## What you will do
From the records below, print exactly the lines starting at the one containing "clkbuf | 4 |" and ending at the one containing "3.32 | 97000 | 29.9 |", ends included, and nothing else.

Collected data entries
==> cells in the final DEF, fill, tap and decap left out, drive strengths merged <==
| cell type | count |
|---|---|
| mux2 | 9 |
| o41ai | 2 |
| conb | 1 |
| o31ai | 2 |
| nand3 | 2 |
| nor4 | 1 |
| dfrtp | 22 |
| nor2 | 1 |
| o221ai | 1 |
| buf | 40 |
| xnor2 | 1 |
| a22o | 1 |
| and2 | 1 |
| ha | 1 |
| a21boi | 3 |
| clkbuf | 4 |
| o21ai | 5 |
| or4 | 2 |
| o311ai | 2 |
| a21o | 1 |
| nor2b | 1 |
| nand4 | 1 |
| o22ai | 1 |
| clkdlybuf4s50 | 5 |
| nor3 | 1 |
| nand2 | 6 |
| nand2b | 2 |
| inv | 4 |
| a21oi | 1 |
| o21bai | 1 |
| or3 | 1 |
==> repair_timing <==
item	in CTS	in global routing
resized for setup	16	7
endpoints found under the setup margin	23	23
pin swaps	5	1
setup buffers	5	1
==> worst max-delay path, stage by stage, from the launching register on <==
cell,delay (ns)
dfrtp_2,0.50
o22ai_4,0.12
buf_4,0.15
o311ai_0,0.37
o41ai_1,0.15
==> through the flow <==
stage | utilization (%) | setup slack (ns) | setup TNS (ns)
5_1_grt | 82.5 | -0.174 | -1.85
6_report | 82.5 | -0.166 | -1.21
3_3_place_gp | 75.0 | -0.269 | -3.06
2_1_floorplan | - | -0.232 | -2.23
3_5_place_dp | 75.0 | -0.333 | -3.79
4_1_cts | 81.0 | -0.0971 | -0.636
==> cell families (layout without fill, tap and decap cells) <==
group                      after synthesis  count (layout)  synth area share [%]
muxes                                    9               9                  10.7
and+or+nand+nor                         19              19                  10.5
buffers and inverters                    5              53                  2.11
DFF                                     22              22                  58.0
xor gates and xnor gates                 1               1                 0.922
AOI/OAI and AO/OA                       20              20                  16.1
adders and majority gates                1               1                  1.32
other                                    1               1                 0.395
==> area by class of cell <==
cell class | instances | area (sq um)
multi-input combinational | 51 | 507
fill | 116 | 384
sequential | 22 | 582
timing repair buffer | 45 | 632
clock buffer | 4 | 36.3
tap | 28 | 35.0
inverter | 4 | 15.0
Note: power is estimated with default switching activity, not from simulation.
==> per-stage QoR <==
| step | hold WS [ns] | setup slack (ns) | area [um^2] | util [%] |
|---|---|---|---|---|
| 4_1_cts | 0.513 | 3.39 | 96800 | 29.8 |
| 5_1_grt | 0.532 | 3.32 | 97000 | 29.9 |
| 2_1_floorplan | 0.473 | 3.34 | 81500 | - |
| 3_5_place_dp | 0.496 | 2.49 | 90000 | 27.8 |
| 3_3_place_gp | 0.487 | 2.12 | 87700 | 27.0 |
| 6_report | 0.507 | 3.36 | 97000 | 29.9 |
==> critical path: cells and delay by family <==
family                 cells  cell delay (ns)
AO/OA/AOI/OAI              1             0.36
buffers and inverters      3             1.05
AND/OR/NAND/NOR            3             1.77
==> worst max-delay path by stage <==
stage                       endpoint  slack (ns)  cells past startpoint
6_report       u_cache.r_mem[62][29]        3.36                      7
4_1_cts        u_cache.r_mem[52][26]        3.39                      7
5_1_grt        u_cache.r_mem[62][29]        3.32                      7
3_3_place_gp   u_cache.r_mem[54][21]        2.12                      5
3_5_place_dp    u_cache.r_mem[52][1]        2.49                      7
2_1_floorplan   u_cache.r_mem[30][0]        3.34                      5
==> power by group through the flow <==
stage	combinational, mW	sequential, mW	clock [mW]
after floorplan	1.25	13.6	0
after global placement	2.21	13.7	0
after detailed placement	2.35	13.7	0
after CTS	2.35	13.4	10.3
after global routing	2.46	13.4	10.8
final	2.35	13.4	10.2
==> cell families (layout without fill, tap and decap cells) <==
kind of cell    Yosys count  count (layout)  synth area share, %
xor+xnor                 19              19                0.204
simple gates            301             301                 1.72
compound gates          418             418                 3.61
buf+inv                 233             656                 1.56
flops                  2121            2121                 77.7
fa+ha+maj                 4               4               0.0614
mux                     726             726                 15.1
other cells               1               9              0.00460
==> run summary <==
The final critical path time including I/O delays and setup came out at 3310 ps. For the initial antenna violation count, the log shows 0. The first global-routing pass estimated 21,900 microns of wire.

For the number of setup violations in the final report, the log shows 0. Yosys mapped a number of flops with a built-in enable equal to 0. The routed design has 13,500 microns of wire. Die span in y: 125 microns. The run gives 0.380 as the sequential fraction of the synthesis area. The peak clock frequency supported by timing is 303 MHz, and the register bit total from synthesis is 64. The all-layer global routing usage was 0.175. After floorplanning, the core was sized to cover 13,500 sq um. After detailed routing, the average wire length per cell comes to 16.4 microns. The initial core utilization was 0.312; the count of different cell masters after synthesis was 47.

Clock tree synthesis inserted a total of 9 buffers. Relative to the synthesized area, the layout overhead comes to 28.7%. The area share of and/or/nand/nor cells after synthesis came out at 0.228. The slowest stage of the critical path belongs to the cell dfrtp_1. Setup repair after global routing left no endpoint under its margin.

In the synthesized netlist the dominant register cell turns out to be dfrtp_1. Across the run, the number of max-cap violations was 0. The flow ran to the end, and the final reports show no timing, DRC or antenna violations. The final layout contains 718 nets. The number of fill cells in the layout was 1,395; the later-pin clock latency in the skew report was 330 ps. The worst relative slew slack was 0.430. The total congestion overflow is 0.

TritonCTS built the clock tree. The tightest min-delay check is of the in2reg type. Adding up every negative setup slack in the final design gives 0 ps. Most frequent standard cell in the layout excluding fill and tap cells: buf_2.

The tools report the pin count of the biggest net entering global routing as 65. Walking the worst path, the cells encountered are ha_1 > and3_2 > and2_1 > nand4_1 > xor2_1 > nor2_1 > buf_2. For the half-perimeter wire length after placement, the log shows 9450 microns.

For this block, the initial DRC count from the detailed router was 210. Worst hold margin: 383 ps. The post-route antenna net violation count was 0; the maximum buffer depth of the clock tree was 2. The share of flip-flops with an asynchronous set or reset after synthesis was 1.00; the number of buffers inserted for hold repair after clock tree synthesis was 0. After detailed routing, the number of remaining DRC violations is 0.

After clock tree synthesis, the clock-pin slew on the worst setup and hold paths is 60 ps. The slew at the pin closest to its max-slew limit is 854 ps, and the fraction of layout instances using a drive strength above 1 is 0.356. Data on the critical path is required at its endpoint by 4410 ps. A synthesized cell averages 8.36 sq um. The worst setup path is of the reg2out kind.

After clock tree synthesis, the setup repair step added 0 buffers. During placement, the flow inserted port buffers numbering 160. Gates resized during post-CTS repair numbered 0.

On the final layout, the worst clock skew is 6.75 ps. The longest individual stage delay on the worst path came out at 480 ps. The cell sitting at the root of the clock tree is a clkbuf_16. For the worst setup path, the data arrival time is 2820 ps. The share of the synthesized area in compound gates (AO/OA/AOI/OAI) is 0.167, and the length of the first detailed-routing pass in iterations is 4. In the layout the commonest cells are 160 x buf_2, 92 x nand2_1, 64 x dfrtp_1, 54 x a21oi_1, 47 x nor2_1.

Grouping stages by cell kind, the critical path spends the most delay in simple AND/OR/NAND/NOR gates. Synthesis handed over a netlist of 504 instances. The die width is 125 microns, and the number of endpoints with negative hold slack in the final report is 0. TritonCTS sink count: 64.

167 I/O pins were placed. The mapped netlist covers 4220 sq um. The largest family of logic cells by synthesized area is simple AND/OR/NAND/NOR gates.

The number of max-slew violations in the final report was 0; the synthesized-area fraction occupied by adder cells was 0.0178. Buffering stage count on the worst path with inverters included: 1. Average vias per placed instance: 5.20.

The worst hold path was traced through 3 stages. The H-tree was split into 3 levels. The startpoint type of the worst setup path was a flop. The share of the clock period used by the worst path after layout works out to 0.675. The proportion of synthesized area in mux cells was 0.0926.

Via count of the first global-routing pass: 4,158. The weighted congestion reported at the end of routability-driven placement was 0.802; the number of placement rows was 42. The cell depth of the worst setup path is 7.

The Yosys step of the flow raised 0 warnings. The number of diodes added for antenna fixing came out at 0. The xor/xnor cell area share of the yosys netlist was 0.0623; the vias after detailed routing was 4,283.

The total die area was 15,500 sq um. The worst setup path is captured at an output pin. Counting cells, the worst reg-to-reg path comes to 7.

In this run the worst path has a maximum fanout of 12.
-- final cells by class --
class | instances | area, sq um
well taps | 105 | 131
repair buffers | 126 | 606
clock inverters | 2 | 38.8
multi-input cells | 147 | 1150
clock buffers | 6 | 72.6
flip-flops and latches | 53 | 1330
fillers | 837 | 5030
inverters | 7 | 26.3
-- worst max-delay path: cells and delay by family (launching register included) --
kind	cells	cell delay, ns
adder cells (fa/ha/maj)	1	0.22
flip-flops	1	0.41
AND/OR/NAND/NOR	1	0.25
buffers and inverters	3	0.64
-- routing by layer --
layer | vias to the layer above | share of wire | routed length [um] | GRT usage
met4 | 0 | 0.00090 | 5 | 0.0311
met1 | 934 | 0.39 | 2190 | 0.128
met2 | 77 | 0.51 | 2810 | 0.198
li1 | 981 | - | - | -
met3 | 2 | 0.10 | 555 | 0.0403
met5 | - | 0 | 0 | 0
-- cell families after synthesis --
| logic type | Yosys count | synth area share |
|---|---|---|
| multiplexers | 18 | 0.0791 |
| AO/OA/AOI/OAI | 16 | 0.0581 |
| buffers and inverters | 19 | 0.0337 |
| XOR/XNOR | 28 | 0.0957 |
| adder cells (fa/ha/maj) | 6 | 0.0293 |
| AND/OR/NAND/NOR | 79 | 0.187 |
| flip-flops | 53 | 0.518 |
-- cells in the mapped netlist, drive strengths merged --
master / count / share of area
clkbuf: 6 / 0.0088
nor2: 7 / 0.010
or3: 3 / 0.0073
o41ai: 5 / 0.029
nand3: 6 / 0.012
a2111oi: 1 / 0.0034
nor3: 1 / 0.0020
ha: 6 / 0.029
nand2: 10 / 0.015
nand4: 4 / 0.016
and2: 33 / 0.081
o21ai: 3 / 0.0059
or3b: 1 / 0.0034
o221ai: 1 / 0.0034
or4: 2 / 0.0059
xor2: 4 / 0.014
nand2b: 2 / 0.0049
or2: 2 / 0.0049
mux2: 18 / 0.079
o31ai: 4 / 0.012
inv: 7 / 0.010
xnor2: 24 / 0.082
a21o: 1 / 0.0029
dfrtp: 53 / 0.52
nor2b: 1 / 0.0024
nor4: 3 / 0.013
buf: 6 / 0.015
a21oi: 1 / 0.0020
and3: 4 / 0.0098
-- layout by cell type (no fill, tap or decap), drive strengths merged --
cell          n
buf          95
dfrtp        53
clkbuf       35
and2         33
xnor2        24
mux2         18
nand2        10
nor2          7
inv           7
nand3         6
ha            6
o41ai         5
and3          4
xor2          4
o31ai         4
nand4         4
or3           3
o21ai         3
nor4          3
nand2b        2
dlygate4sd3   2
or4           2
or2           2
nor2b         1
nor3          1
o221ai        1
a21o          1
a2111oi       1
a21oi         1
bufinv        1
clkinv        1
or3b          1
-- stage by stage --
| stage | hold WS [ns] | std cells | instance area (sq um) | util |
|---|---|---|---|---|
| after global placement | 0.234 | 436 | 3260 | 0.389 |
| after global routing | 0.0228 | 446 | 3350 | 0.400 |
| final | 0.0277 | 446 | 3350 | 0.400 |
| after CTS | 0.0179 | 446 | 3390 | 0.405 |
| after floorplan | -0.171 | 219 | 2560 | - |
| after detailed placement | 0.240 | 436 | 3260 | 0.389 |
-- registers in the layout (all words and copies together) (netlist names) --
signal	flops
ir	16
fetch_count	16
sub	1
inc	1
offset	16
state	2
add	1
[src/rtl/token_cam.sv]
// Token table: registered entries with a write port and a parallel
// lookup whose priority encoder favours the lowest matching index.
module token_cam
  import compress_pkg::*;
(
  input  logic       clk,
  input  logic       reset,
  input  logic       we,
  input  token_idx_t waddr,
  input  instr_t     wdata,
  input  instr_t     key,
  output logic       hit,
  output token_idx_t idx
);

  instr_t                data_q [NUM_TOKENS];
  instr_t                data_d [NUM_TOKENS];
  logic [NUM_TOKENS-1:0] vld_q;
  logic [NUM_TOKENS-1:0] vld_d;

  // No entry exists at ESCAPE, so writes there fall through untouched.
  always_comb begin
    data_d = data_q;
    vld_d  = vld_q;
    for (int i = 0; i < NUM_TOKENS; i++) begin
      if (we && waddr == token_idx_t'(i)) begin
        data_d[i] = wdata;
        vld_d[i]  = 1'b1;
      end
    end
  end

  always_ff @(posedge clk or posedge reset) begin
    if (reset) begin
      data_q <= '{default: '0};
      vld_q  <= '0;
    end else begin
      data_q <= data_d;
      vld_q  <= vld_d;
    end
  end

  always_comb begin
    hit = 1'b0;
    idx = ESCAPE;
    for (int i = NUM_TOKENS - 1; i >= 0; i--) begin
      if (vld_q[i] && data_q[i] == key) begin
        hit = 1'b1;
        idx = token_idx_t'(i);
      end
    end
  end

endmodule
[src/rtl/rtc_bcdcounter_if.sv]
`default_nettype none
// ============================================================================
//  Module   : rtc_bcdcounter_if
//  Purpose  : Control/status bundle for the BCD stopwatch counter.
//             master - drives the control pulses and observes the display.
//             slave  - the counter itself.
//  Signals  : i_startstop  run/stop toggle pulse
//             i_lap        freeze/release display pulse
//             i_clear      zero a paused count pulse
//             o_count      packed BCD mm:ss.hh display value
//             o_running    high while counting (RUN or LAP)
//             o_lapped     high while the display is frozen (LAP)
//             o_wrap       one-cycle pulse on 59:59.99 -> 00:00.00
//  Revision : 1.0 - initial release
// ============================================================================
interface rtc_bcdcounter_if;
    logic        i_startstop;
    logic        i_lap;
    logic        i_clear;
    logic [23:0] o_count;
    logic        o_running;
    logic        o_lapped;
    logic        o_wrap;

    modport master (
        output i_startstop,
        output i_lap,
        output i_clear,
        input  o_count,
        input  o_running,
        input  o_lapped,
        input  o_wrap
    );

    modport slave (
        input  i_startstop,
        input  i_lap,
        input  i_clear,
        output o_count,
        output o_running,
        output o_lapped,
        output o_wrap
    );
endinterface
`default_nettype wire

[src/rtl/rtc_bcdcounter.sv]
`default_nettype none
// ============================================================================
//  Module   : rtc_bcdcounter
//  Purpose  : Stopwatch counting mm:ss.hh in packed BCD with run/stop, lap
//             (frozen display while counting continues) and clear.
//  Ports    : i_clk  - clock, all state changes on the rising edge
//             i_rst  - synchronous active-high reset
//             bus    - rtc_bcdcounter_if.slave control pulses and outputs
//  Params   : TICK_DIV - clock cycles per hundredth-second tick (2..2^24)
//  Revision : 1.0 - initial release
// ============================================================================
module rtc_bcdcounter #(
    parameter int TICK_DIV = 1000000
) (
    input  wire logic         i_clk,
    input  wire logic         i_rst,
    rtc_bcdcounter_if.slave   bus
);

    localparam int              c_PW       = (TICK_DIV > 2) ? $clog2(TICK_DIV) : 1;
    localparam logic [c_PW-1:0] c_TICK_MAX = c_PW'(TICK_DIV - 1);
    // Per-digit maximum, same packing as o_count: 5 9 : 5 9 . 9 9
    localparam logic [23:0]     c_LIMITS   = 24'h595999;

    typedef enum logic [1:0] {
        S_IDLE  = 2'd0,
        S_RUN   = 2'd1,
        S_PAUSE = 2'd2,
        S_LAP   = 2'd3
    } state_t;

    state_t            r_state;
    state_t            w_state_nxt;
    logic [c_PW-1:0]   r_presc;
    logic [c_PW-1:0]   w_presc_nxt;
    logic [23:0]       r_live;
    logic [23:0]       w_live_nxt;
    logic [23:0]       w_live_inc;
    logic [23:0]       r_disp;
    logic [23:0]       w_disp_nxt;
    logic              r_wrap;
    logic              w_carry;
    logic              w_counting;
    logic              w_tick;
    logic              w_lap_act;
    logic              w_clr_act;
    logic              w_zero;

    // Only the highest-priority pulse of a cycle is considered at all.
    assign w_lap_act  = !bus.i_startstop && bus.i_lap;
    assign w_clr_act  = !bus.i_startstop && !bus.i_lap && bus.i_clear;

    // Decisions use the state held before the edge.
    assign w_counting = (r_state == S_RUN) || (r_state == S_LAP);
    assign w_tick     = w_counting && (r_presc == c_TICK_MAX);
    assign w_zero     = (r_state == S_PAUSE) && (w_state_nxt == S_IDLE);

    always_comb begin
        w_state_nxt = r_state;
        case (r_state)
            S_IDLE:  if (bus.i_startstop) w_state_nxt = S_RUN;
            S_RUN: begin
                if (bus.i_startstop)  w_state_nxt = S_PAUSE;
                else if (w_lap_act)   w_state_nxt = S_LAP;
            end
            S_PAUSE: begin
                if (bus.i_startstop)  w_state_nxt = S_RUN;
                else if (w_clr_act)   w_state_nxt = S_IDLE;
            end
            S_LAP: begin
                if (bus.i_startstop)  w_state_nxt = S_PAUSE;
                else if (w_lap_act)   w_state_nxt = S_RUN;
            end
            default: w_state_nxt = S_IDLE;
        endcase
    end

    // BCD ripple increment; a digit at (or somehow above) its limit rolls to
    // zero and passes the carry on. Carry out of the top digit is rollover.
    always_comb begin
        w_live_inc = r_live;
        w_carry    = 1'b1;
        for (int i = 0; i < 6; i++) begin
            if (w_carry) begin
                if (r_live[i*4 +: 4] >= c_LIMITS[i*4 +: 4]) begin
                    w_live_inc[i*4 +: 4] = 4'd0;
                end else begin
                    w_live_inc[i*4 +: 4] = r_live[i*4 +: 4] + 4'd1;
                    w_carry              = 1'b0;
                end
            end
        end
    end

    always_comb begin
        w_presc_nxt = r_presc;
        w_live_nxt  = r_live;
        if (w_zero) begin
            w_presc_nxt = '0;
            w_live_nxt  = '0;
        end else if (w_counting) begin
            w_presc_nxt = (r_presc == c_TICK_MAX) ? '0 : r_presc + c_PW'(1);
            if (w_tick) begin
                w_live_nxt = w_live_inc;
            end
        end
    end

    // The display register doubles as the lap snapshot: it tracks the next
    // live value except while LAP persists, where it holds what was captured
    // on the entry edge.
    always_comb begin
        w_disp_nxt = w_live_nxt;
        if ((w_state_nxt == S_LAP) && (r_state == S_LAP)) begin
            w_disp_nxt = r_disp;
        end
    end

    always_ff @(posedge i_clk) begin
        if (i_rst) begin
            r_state <= S_IDLE;
            r_presc <= '0;
            r_live  <= '0;
            r_disp  <= '0;
            r_wrap  <= 1'b0;
        end else begin
            r_state <= w_state_nxt;
            r_presc <= w_presc_nxt;
            r_live  <= w_live_nxt;
            r_disp  <= w_disp_nxt;
            r_wrap  <= w_tick && w_carry;
        end
    end

    assign bus.o_count   = r_disp;
    assign bus.o_running = (r_state == S_RUN) || (r_state == S_LAP);
    assign bus.o_lapped  = (r_state == S_LAP);
    assign bus.o_wrap    = r_wrap;

endmodule
`default_nettype wire

[src/flat_wrapper.sv]
// flat-port wrapper written by rule: the top's interface ports become plain ports
module rtc_bcdcounter_flat 
#(
    parameter int TICK_DIV = 1000000
)
  (i_clk, i_rst, bus_i_startstop, bus_i_lap, bus_i_clear, bus_o_count, bus_o_running, bus_o_lapped, bus_o_wrap);
  rtc_bcdcounter_if bus_i ();
  input  wire logic i_clk;
  input  wire logic i_rst;
  input wire logic [$bits(bus_i.i_startstop)-1:0] bus_i_startstop;
  input wire logic [$bits(bus_i.i_lap)-1:0] bus_i_lap;
  input wire logic [$bits(bus_i.i_clear)-1:0] bus_i_clear;
  output wire logic [$bits(bus_i.o_count)-1:0] bus_o_count;
  output wire logic [$bits(bus_i.o_running)-1:0] bus_o_running;
  output wire logic [$bits(bus_i.o_lapped)-1:0] bus_o_lapped;
  output wire logic [$bits(bus_i.o_wrap)-1:0] bus_o_wrap;
  assign bus_i.i_startstop = bus_i_startstop;
  assign bus_i.i_lap = bus_i_lap;
  assign bus_i.i_clear = bus_i_clear;
  assign bus_o_count = bus_i.o_count;
  assign bus_o_running = bus_i.o_running;
  assign bus_o_lapped = bus_i.o_lapped;
  assign bus_o_wrap = bus_i.o_wrap;
  rtc_bcdcounter #(.TICK_DIV(TICK_DIV)) u_core (.i_clk(i_clk), .i_rst(i_rst), .bus(bus_i));
endmodule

## Answer for the task
| clkbuf | 4 |
| o21ai | 5 |
| or4 | 2 |
| o311ai | 2 |
| a21o | 1 |
| nor2b | 1 |
| nand4 | 1 |
| o22ai | 1 |
| clkdlybuf4s50 | 5 |
| nor3 | 1 |
| nand2 | 6 |
| nand2b | 2 |
| inv | 4 |
| a21oi | 1 |
| o21bai | 1 |
| or3 | 1 |
==> repair_timing <==
item	in CTS	in global routing
resized for setup	16	7
endpoints found under the setup margin	23	23
pin swaps	5	1
setup buffers	5	1
==> worst max-delay path, stage by stage, from the launching register on <==
cell,delay (ns)
dfrtp_2,0.50
o22ai_4,0.12
buf_4,0.15
o311ai_0,0.37
o41ai_1,0.15
==> through the flow <==
stage | utilization (%) | setup slack (ns) | setup TNS (ns)
5_1_grt | 82.5 | -0.174 | -1.85
6_report | 82.5 | -0.166 | -1.21
3_3_place_gp | 75.0 | -0.269 | -3.06
2_1_floorplan | - | -0.232 | -2.23
3_5_place_dp | 75.0 | -0.333 | -3.79
4_1_cts | 81.0 | -0.0971 | -0.636
==> cell families (layout without fill, tap and decap cells) <==
group                      after synthesis  count (layout)  synth area share [%]
muxes                                    9               9                  10.7
and+or+nand+nor                         19              19                  10.5
buffers and inverters                    5              53                  2.11
DFF                                     22              22                  58.0
xor gates and xnor gates                 1               1                 0.922
AOI/OAI and AO/OA                       20              20                  16.1
adders and majority gates                1               1                  1.32
other                                    1               1                 0.395
==> area by class of cell <==
cell class | instances | area (sq um)
multi-input combinational | 51 | 507
fill | 116 | 384
sequential | 22 | 582
timing repair buffer | 45 | 632
clock buffer | 4 | 36.3
tap | 28 | 35.0
inverter | 4 | 15.0
Note: power is estimated with default switching activity, not from simulation.
==> per-stage QoR <==
| step | hold WS [ns] | setup slack (ns) | area [um^2] | util [%] |
|---|---|---|---|---|
| 4_1_cts | 0.513 | 3.39 | 96800 | 29.8 |
| 5_1_grt | 0.532 | 3.32 | 97000 | 29.9 |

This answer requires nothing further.